While the Global Dossier currently makes no change to disclosure requirements in the USPTO, these developments may change practice in all the IP5 offices, particularly the submission of amendments and arguments in response to Examiner rejections. The ease of access to file wrappers in all the IP5 offices, including translations of relevant documents, may put even greater importance on ensuring that correspondence stays abreast of examination in other jurisdictions and that actions taken in the various patent offices of a patent family are consistent.

Footnotes

1 United States Patent and Trademark Office (USPTO), European Patent Office (EPO), State Intellectual Property Office of the People's Republic of China (SIPO), Japanese Patent Office (JPO) and the Korean Intellectual Property Office (KIPO)

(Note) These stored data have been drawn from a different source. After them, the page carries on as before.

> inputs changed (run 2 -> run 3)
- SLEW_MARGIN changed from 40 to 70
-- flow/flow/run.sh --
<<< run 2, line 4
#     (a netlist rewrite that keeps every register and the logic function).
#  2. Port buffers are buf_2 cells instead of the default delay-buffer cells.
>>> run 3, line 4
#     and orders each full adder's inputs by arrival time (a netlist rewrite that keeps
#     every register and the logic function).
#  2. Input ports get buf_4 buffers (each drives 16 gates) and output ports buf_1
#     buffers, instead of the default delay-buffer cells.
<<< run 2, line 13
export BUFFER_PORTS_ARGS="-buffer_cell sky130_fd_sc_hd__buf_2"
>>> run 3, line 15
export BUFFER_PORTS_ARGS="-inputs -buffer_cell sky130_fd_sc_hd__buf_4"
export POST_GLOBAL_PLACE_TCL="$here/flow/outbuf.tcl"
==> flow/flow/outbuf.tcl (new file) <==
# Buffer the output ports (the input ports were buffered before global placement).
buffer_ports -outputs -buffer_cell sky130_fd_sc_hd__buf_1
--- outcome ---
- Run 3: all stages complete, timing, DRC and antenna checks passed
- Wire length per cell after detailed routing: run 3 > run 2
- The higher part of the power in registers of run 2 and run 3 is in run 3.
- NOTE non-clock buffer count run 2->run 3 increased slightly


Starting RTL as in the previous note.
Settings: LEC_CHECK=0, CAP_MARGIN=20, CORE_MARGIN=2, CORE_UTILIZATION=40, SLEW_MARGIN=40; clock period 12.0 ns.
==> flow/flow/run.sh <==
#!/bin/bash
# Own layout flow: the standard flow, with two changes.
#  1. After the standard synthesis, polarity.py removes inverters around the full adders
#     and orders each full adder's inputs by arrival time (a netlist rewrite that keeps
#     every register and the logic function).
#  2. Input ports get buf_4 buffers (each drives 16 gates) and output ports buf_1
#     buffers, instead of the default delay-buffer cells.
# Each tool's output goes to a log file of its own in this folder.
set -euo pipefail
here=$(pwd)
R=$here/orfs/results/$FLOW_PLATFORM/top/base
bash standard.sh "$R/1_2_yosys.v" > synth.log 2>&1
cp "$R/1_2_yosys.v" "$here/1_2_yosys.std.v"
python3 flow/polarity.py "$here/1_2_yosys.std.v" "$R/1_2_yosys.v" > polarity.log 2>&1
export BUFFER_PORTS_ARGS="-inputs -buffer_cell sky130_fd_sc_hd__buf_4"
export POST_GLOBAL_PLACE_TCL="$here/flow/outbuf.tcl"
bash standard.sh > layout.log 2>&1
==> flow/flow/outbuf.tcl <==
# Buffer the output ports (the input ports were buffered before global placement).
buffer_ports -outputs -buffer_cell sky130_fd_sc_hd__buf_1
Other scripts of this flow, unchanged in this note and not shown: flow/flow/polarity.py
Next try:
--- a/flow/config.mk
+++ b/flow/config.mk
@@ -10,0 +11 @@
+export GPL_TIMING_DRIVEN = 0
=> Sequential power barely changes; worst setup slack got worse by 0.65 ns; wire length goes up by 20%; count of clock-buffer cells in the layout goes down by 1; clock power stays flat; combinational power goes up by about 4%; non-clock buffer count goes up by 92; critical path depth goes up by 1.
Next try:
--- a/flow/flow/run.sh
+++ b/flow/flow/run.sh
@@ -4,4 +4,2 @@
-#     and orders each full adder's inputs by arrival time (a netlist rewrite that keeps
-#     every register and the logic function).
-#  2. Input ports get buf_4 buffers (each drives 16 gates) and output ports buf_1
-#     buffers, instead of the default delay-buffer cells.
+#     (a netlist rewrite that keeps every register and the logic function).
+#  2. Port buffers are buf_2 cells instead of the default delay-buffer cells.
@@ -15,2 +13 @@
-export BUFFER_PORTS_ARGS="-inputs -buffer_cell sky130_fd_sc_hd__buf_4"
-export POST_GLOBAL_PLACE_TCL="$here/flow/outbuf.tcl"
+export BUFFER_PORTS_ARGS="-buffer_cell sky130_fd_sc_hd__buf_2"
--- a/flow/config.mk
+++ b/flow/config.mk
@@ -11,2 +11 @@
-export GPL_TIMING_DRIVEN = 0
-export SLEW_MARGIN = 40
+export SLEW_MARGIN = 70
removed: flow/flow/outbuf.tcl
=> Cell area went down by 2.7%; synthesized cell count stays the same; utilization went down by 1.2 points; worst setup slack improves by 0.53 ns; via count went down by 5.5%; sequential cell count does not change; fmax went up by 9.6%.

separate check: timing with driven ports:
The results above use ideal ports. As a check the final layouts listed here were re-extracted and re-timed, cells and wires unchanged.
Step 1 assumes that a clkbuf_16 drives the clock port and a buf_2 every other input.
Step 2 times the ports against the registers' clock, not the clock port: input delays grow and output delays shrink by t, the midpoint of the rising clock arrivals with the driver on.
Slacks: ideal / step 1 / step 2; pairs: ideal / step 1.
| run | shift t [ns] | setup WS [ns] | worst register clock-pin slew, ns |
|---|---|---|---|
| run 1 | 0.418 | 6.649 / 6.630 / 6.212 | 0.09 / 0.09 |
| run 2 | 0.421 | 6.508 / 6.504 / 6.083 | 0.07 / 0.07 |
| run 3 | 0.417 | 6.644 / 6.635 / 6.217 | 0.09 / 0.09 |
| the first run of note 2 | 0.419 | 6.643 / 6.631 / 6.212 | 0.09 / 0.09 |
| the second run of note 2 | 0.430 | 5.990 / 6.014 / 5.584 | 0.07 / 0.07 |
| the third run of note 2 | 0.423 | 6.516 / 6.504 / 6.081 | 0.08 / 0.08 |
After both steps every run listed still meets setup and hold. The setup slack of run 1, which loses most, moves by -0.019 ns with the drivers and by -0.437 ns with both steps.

2 Public PAIR (Patent Application Information Retrieval) enables anyone to have online access to the full 'file wrapper' of a patent application (all correspondence between a patent applicant and an Examiner) and details of patent status, assignments and maintenance fee payments, but only in the USPTO.

3 A "file wrapper", or "file history", is the collection of public correspondence between the patent office and a patent applicant in respect of an application.

4 WIPO CASE is an information sharing system that permits patent offices to share search and examination documentation related to patent applications securely.This facilitates work sharing.It was initially developed by the International Bureau of WIPO in response to a request from the Vancouver Group offices (Australian, Canadian and UK Patent Offices) who are, as yet, outside the Global Dossier system.

The content of this article is intended to provide a general guide to the subject matter. Specialist advice should be sought about your specific circumstances.